===== config.mk =====
export PLATFORM = sky130hd
export DESIGN_NAME = stop_and_wait_receiver_adler32
export DESIGN_NICKNAME = d
export VERILOG_FILES = /design/src/hw/rtl/swr_pkg.sv /design/src/hw/rtl/swr_front.sv /design/src/hw/rtl/swr_queue.sv /design/src/hw/rtl/swr_back.sv /design/src/hw/rtl/stop_and_wait_receiver_adler32.sv
export SDC_FILE = /design/constraint.sdc
export NUM_CORES = 1
export LEC_CHECK = 0
export ABC_AREA = 0
export CORE_MARGIN = 2
export CORE_UTILIZATION = 55
export DETAILED_ROUTE_END_ITERATION = 10
export DONT_BUFFER_PORTS = 1
export PLACE_DENSITY_LB_ADDON = 0.1
export SYNTH_ARGS = -nofsm -noshare
export SYNTH_HDL_FRONTEND = slang
export SYNTH_HIERARCHICAL = 1
export SYNTH_SLANG_ARGS = --single-unit

===== constraint.sdc =====
create_clock -name clk -period 10.4 [get_ports clk]
set_input_delay 1.56 -clock clk [delete_from_list [all_inputs] [get_ports clk]]
set_output_delay 1.56 -clock clk [all_outputs]
set_load 0.01 [all_outputs]
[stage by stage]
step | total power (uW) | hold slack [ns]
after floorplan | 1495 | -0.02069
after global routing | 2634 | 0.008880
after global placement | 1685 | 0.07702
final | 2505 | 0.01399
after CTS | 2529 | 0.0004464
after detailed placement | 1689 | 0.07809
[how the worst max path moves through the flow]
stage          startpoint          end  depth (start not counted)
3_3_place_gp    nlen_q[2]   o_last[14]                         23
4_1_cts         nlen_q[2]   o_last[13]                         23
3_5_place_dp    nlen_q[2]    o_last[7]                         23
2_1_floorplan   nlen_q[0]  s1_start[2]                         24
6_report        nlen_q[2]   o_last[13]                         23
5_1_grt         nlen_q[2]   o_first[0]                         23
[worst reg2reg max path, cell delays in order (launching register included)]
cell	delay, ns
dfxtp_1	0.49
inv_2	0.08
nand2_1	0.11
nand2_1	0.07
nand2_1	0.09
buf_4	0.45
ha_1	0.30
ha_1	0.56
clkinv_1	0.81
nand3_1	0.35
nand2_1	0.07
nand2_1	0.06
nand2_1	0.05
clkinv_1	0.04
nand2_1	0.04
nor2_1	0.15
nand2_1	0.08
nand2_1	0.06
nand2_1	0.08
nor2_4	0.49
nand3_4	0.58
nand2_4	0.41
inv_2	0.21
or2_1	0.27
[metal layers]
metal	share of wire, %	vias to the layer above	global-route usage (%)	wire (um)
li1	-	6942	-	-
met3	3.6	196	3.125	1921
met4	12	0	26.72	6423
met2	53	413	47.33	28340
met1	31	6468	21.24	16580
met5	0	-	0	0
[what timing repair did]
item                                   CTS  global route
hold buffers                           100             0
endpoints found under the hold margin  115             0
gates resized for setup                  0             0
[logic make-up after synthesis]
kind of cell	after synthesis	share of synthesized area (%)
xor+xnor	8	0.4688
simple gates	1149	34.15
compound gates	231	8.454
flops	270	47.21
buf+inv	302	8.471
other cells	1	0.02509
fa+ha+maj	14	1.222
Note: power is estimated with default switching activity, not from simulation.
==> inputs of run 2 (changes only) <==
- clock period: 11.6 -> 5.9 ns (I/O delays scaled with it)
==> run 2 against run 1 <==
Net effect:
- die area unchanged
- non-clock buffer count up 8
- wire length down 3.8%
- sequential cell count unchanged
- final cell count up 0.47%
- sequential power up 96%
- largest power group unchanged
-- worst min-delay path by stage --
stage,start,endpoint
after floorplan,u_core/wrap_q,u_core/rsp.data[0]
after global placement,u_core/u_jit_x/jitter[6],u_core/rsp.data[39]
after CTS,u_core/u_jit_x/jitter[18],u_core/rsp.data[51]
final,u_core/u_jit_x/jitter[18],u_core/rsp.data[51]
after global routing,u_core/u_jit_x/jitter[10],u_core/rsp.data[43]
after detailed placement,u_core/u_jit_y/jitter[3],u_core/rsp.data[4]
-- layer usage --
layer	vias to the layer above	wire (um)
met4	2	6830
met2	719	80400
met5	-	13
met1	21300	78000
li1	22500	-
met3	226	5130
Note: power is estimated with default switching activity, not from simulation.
[src/hdl/gauss_seidel_solver_top_macros.svh]
// assertion macros for the gauss-seidel solver
`ifndef GAUSS_SEIDEL_SOLVER_TOP_MACROS_SVH
`define GAUSS_SEIDEL_SOLVER_TOP_MACROS_SVH
// implication checked on every clock edge outside reset
`define GS_ASSERT_IMP(label, clk, rst_n, cond, prop, msg) \
    label: assert property (@(posedge clk) disable iff (!rst_n) (cond) |-> (prop)) \
        else $error(msg);
// next-cycle implication
`define GS_ASSERT_NXT(label, clk, rst_n, cond, prop, msg) \
    label: assert property (@(posedge clk) disable iff (!rst_n) (cond) |=> (prop)) \
        else $error(msg);
`endif

[src/hdl/gss_pkg.sv]
// shared types and constants for the gauss-seidel solver
package gss_pkg;
    localparam int MAX_UNKNOWNS_DEF  = 64;
    localparam int FRACTION_BITS_DEF = 16;
    localparam int CFG_IDX_W = 2;
    localparam int CFG_DATA_W = 32;

    localparam logic [1:0] CMD_WRITE_COEF = 2'd0;
    localparam logic [1:0] CMD_WRITE_RHS  = 2'd1;
    localparam logic [1:0] CMD_SOLVE      = 2'd2;

    localparam logic [CFG_IDX_W-1:0] REG_UNKNOWNS = 2'd0;
    localparam logic [CFG_IDX_W-1:0] REG_SWEEPS   = 2'd1;
    localparam logic [CFG_IDX_W-1:0] REG_GUESS    = 2'd2;

    localparam logic [6:0]  UNKNOWNS_RESET = 7'd49;
    localparam logic [15:0] SWEEPS_RESET   = 16'd300;
    localparam logic [31:0] GUESS_RESET    = 32'd196608;

    typedef struct packed {
        logic [1:0]         command;
        logic [5:0]         row;
        logic [5:0]         col;
        logic signed [31:0] value;
    } in_item_t;

    typedef struct packed {
        logic [5:0]         index;
        logic signed [31:0] solution;
        logic               zero_divisor;
        logic               last;
    } out_item_t;

    // divider handshake between sequencer and divider
    typedef struct packed {
        logic               start;
        logic signed [63:0] num;
        logic signed [31:0] den;
    } div_req_t;

    typedef struct packed {
        logic               done;
        logic signed [31:0] quot;
    } div_rsp_t;
endpackage

[src/hdl/gss_divider.sv]
// radix-2 restoring divider, 64 by 32 bits, truncating, saturated to 32 bits
module gss_divider
(
    input  logic              clk,
    input  logic              rst_n,
    input  gss_pkg::div_req_t req,
    output gss_pkg::div_rsp_t rsp
);
    logic [63:0] rem_reg, rem_next;
    logic [63:0] quo_reg, quo_next;
    logic [31:0] dmag_reg, dmag_next;
    logic        neg_reg, neg_next;
    logic [6:0]  cnt_reg, cnt_next;
    logic        busy_reg, busy_next;
    logic        done_reg, done_next;
    logic [64:0] shifted;
    logic [64:0] trial;
    logic [31:0] sat_q;

    always_comb
    begin
        shifted = {rem_reg, quo_reg[63]};
        trial = shifted - {33'd0, dmag_reg};
        rem_next = rem_reg;
        quo_next = quo_reg;
        dmag_next = dmag_reg;
        neg_next = neg_reg;
        cnt_next = cnt_reg;
        busy_next = busy_reg;
        done_next = 1'b0;
        if (req.start)
        begin
            rem_next = 64'd0;
            quo_next = req.num[63] ? 64'd0 - 64'(req.num) : 64'(req.num);
            dmag_next = req.den[31] ? 32'd0 - 32'(req.den) : 32'(req.den);
            neg_next = req.num[63] ^ req.den[31];
            cnt_next = 7'd0;
            busy_next = 1'b1;
        end
        else if (busy_reg)
        begin
            if (!trial[64])
            begin
                rem_next = trial[63:0];
                quo_next = {quo_reg[62:0], 1'b1};
            end
            else
            begin
                rem_next = shifted[63:0];
                quo_next = {quo_reg[62:0], 1'b0};
            end
            cnt_next = cnt_reg + 7'd1;
            if (cnt_reg == 7'd63)
            begin
                busy_next = 1'b0;
                done_next = 1'b1;
            end
        end
    end

    always_comb
    begin
        if (neg_reg)
            sat_q = (quo_reg >= 64'h8000_0000) ? 32'h8000_0000 : 32'd0 - quo_reg[31:0];
        else
            sat_q = (quo_reg > 64'h7FFF_FFFF) ? 32'h7FFF_FFFF : quo_reg[31:0];
    end

    assign rsp.done = done_reg;
    assign rsp.quot = sat_q;

    always_ff @(posedge clk or negedge rst_n)
    begin
        if (!rst_n)
        begin
            busy_reg <= 1'b0;
            done_reg <= 1'b0;
            cnt_reg <= 7'd0;
        end
        else
        begin
            busy_reg <= busy_next;
            done_reg <= done_next;
            cnt_reg <= cnt_next;
        end
    end

    always_ff @(posedge clk)
    begin
        rem_reg <= rem_next;
        quo_reg <= quo_next;
        dmag_reg <= dmag_next;
        neg_reg <= neg_next;
    end
endmodule

[config.mk]
export PLATFORM = sky130hd
export DESIGN_NAME = gss_divider
export DESIGN_NICKNAME = d
export VERILOG_FILES = /design/src/hdl/gauss_seidel_solver_top_macros.svh /design/src/hdl/gss_pkg.sv /design/src/hdl/gss_divider.sv
export SDC_FILE = /design/constraint.sdc
export NUM_CORES = 1
export LEC_CHECK = 0
export ABC_AREA = 1
export BUFFER_PORTS_ARGS = -buffer_cell sky130_fd_sc_hd__clkbuf_2
export CAP_MARGIN = 10
export CORE_UTILIZATION = 62
export CTS_CLUSTER_DIAMETER = 150
export DETAILED_ROUTE_END_ITERATION = 10
export PLACE_DENSITY = 0.83
export SLEW_MARGIN = 20
export SYNTH_ARGS = -nofsm -noshare
export SYNTH_HDL_FRONTEND = slang
export SYNTH_SLANG_ARGS = --single-unit
[constraint.sdc]
create_clock -name clk -period 3.65 [get_ports clk]
set_input_delay 0.1825 -clock clk [delete_from_list [all_inputs] [get_ports clk]]
set_output_delay 0.1825 -clock clk [all_outputs]
set_load 0.005 [all_outputs]
==> flow_metrics.py <==
metrics = {
    "detailed_routing": {
        "dr.pass1.iters": 5,
        "met1Wirelength_um": 19190,
        "vias_per_cell": 5.545,
        "route.met3.wl_um": 3680,
        "ant_nets": 0,
        "via_count": 16147,
        "totalWireLength_um": 46790,
        "dr.first_iter.drc_count": 1517,
        "wl_per_cell_um": 16.07,
        "topRoutingLayerUsed": "met5",
        "drc": 0,
        "wl_met2_um": 21570,
    },
    "clocking": {
        "cts_tree": "done",
        "cts_buffers": 17,
        "cts_resized": 0,
        "root_buffer": "clkbuf_16",
        "clk_pin_slew_ps": 70,
        "cts_buffer_depth": 2,
        "clkLatencyLatePin_ps": 450,
        "clkSinkCount": 170,
        "htreeDepth": 4,
    },
    "synth": {
        "synth_most_common_cell": "nand2_1",
        "yosysTopAreaCell": "nand2_1",
        "yosys.area_share.simple_pct": 39.59,
        "synthTopCellsByCount": "nand2_1, inv_1, nor2_1",
        "muxShareOfSynthArea_pct": 0,
        "synth_area_mm2": 0.01498,
        "ys_types": 40,
        "yosys_warnings": 0,
        "yosys.area_share.xor_xnor_pct": 7.425,
        "synthArstFlopShare_pct": 5.294,
        "synthAdderAreaFrac_pct": 3.140,
        "synth_top_family_by_area": "simple AND/OR/NAND/NOR gates",
        "syn_nets": 2609,
        "synth-seq-area-share_pct": 29.50,
        "synthDominantCellAreaShare_pct": 20.77,
        "yosys-top-cells-area": "nand2_1, edfxtp_1, inv_1",
        "synth_edf_count": 97,
        "syn_inst": 2473,
        "synth-main-ff-cell": "edfxtp_1",
        "synth_compound_area_share_pct": 8.026,
        "synth_seq_cells": 170,
        "syn_area_per_cell_um2": 6.058,
    },
    "min_path": {
        "hp-class": "input pin to flip-flop",
        "hold_depth": 2,
        "min_from": "req[15]",
        "min_to": "dmag_reg[15]$_DFFE_PP_",
    },
    "setup_path": {
        "path_max_fanout": 4,
        "path_class": "flip-flop to primary output",
        "critical_path.top_delay_family": "simple AND/OR/NAND/NOR gates",
        "critPathBufInv": 2,
        "crit_path_max_incr_delay_ps": 450,
        "cp-end-kind": "primary output",
        "slowest_stage": "edfxtp_1",
        "crit_required_ps": 3470,
        "reg2reg_from": "quo_reg[63]$_DFFE_PP_",
        "start_kind": "flip-flop",
        "r2r_cells": 18,
        "ff2ff_setup_slack_ps": 710,
        "reg2reg_to": "rem_reg[8]$_SDFFE_PP0P_",
        "crit_chain": "inv_1 -> nand3_1 -> nor3_2 -> nand2_1 -> nor2_1 -> nand3_1 -> nor2_1 -> nand3_1 -> nor3_1 -> nor2_1 -> clkbuf_2",
        "critPathArrivalTime_ps": 2850,
    },
    "sta": {
        "hold_viol": 0,
        "worst_pin_slew_ps": 783.7,
        "worst_clock_skew_ps": 17.97,
        "period_minus_slack_ps": 3029,
        "finalSetupTns_ps": 0,
        "slew_viol_final": 0,
        "fin_crit_sh_pct": 82.99,
        "rsz0062_at_grt": "no",
        "slew_headroom_pct": 47.67,
        "max_freq_mhz": 330.1,
        "setup_violations": 0,
    },
    "layout": {
        "final_area_mm2": 0.01653,
        "multi_input_area_mm2": 0.008723,
        "final_nets": 2713,
        "fillCellCount": 2149,
        "layout.cells.non_filler": 2912,
        "area_growth_pct": 10.35,
        "post-route-util_pct": 70.01,
        "drive_gt1_share_pct": 8.764,
        "seqCellArea_mm2": 0.004419,
    },
    "place": {
        "placed_area_mm2": 0.01591,
        "portBuffers": 131,
        "gp_congestion": 1.028,
        "dp.cells": 2874,
        "place_hpwl_um": 35520,
    },
    "global_routing": {
        "grt_max_degree": 97,
        "antenna_found_initial": 3,
        "grt.total_usage_pct": 38.56,
        "grt_pass1_vias": 14986,
        "grt_first_pass_wirelength_um": 74130,
        "overflow": 0,
    },
    "run": {
        "maxCapViolations": 0,
    },
    "power_and_ir_drop": {
        "peakVddDrop_v": 0.0005134,
        "clockPowerShare_pct": 16.7,
        "power_frac_seq_pct": 26.0,
        "power_density_mw_per_mm2": 672.9,
        "internal-power_mw": 5.526,
        "combinationalPowerShare_pct": 57.3,
        "power_mw": 11.12,
        "netSwitchingFraction_pct": 50.32,
        "leakage_nw": 8.474,
        "switchingPower_mw": 5.597,
    },
    "die": {
        "coreArea_mm2": 0.02361,
        "die_x_um": 157.4,
        "fp-row-count": 56,
        "die-height_um": 157.4,
        "pin_count": 132,
        "dieArea_mm2": 0.02479,
        "initial_core_util_pct": 63.44,
    },
    "run_status": {
        "outcome": "completed",
    },
}
-- cell families after synthesis --
group,count (synthesis)
AOI/OAI and AO/OA,231
adders and majority gates,37
DFF,170
buffers and inverters,481
and+or+nand+nor,1427
xor gates and xnor gates,127
-- final cells by class --
cell class / count / area share, %
diodes: 3 / 0.04541
clock buffers: 19 / 2.619
clock inverters: 13 / 0.8326
inverters: 418 / 9.499
multi-input cells: 1822 / 52.77
flip-flops and latches: 170 / 26.73
well taps: 319 / 2.414
repair buffers: 148 / 5.086
-- worst reg2reg max path, stage by stage, from the launching register on --
cell      delay (ps)
edfxtp_1         440
inv_1             90
ha_1             230
fa_1             440
inv_1            100
nand3_1           90
nand2_2          120
nand2_1           70
nand2_2          100
nand2_1           70
nand2_2          120
nand2_4          110
nand3_2           90
nand2_1           60
nand2_2           70
buf_12           310
nand2_1          160
nand3_1          100
o21ai_1           60
-- how the worst max path moves through the flow --
stage | start | end | slack, ps | cells after the start
finish | quo_reg[1]$_DFFE_PP_ | rsp[31] | 620 | 11
CTS | quo_reg[1]$_DFFE_PP_ | rsp[31] | 710 | 11
global route | quo_reg[1]$_DFFE_PP_ | rsp[31] | 340 | 11
global placement | quo_reg[63]$_DFFE_PP_ | rem_reg[7]$_SDFFE_PP0P_ | 880 | 18
floorplan | busy_reg$_DFF_PN0_ | quo_reg[0]$_DFFE_PP_ | 410 | 4
detailed placement | quo_reg[63]$_DFFE_PP_ | rem_reg[8]$_SDFFE_PP0P_ | 760 | 18
-- layer usage --
metal / global-route usage, % / vias to the layer above
li1: - / 7962
met1: 47.56 / 7286
met2: 65.21 / 751
met3: 5.699 / 146
met4: 19.93 / 2
met5: 0 / -
-- cells in the final DEF, fill, tap and decap left out, types with 17 or more instances in the layout --
cell type,synthesis,final
ha_1,36,36
edfxtp_1,97,97
nor2_1,275,274
clkbuf_2,0,130
nor3_1,36,36
dfxtp_1,64,64
o21ai_0,125,125
nand4_1,59,59
clkbuf_16,0,17
xnor2_1,51,51
o21ai_1,38,38
xor2_1,76,76
inv_1,407,405
nand3_1,179,179
a21oi_1,46,46
nand2_1,829,829
-- metrics by stage --
stage	worst slack (ps)	hold slack [ps]
3_5_place_dp	760.9	47.98
6_report	620.8	71.08
3_3_place_gp	883.3	42.42
4_1_cts	711.0	58.25
5_1_grt	337.4	68.26
2_1_floorplan	412.2	-113.1
-- power by group through the flow --
stage	Sequential, mW	Clock, mW	Combinational [mW]
2_1_floorplan	2.78	0	4.67
3_3_place_gp	2.89	0	6.07
3_5_place_dp	2.90	0	6.20
4_1_cts	2.87	1.87	6.25
5_1_grt	2.93	1.92	7.10
6_report	2.89	1.86	6.37
-- what timing repair did --
item                                   CTS  global route
hold buffers                             2             0
endpoints found under the hold margin   10             0
setup buffers                            0             0
No activity file was read; power rests on OpenSTA's default activity.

▶ _Activity_
From the records above, print only the lines between the one holding "[what timing repair did]" and the one holding "-- worst min-delay", inclusive, exactly as they stand.

▶ _Solution to this problem_
[what timing repair did]
item                                   CTS  global route
hold buffers                           100             0
endpoints found under the hold margin  115             0
gates resized for setup                  0             0
[logic make-up after synthesis]
kind of cell	after synthesis	share of synthesized area (%)
xor+xnor	8	0.4688
simple gates	1149	34.15
compound gates	231	8.454
flops	270	47.21
buf+inv	302	8.471
other cells	1	0.02509
fa+ha+maj	14	1.222
Note: power is estimated with default switching activity, not from simulation.
==> inputs of run 2 (changes only) <==
- clock period: 11.6 -> 5.9 ns (I/O delays scaled with it)
==> run 2 against run 1 <==
Net effect:
- die area unchanged
- non-clock buffer count up 8
- wire length down 3.8%
- sequential cell count unchanged
- final cell count up 0.47%
- sequential power up 96%
- largest power group unchanged
-- worst min-delay path by stage --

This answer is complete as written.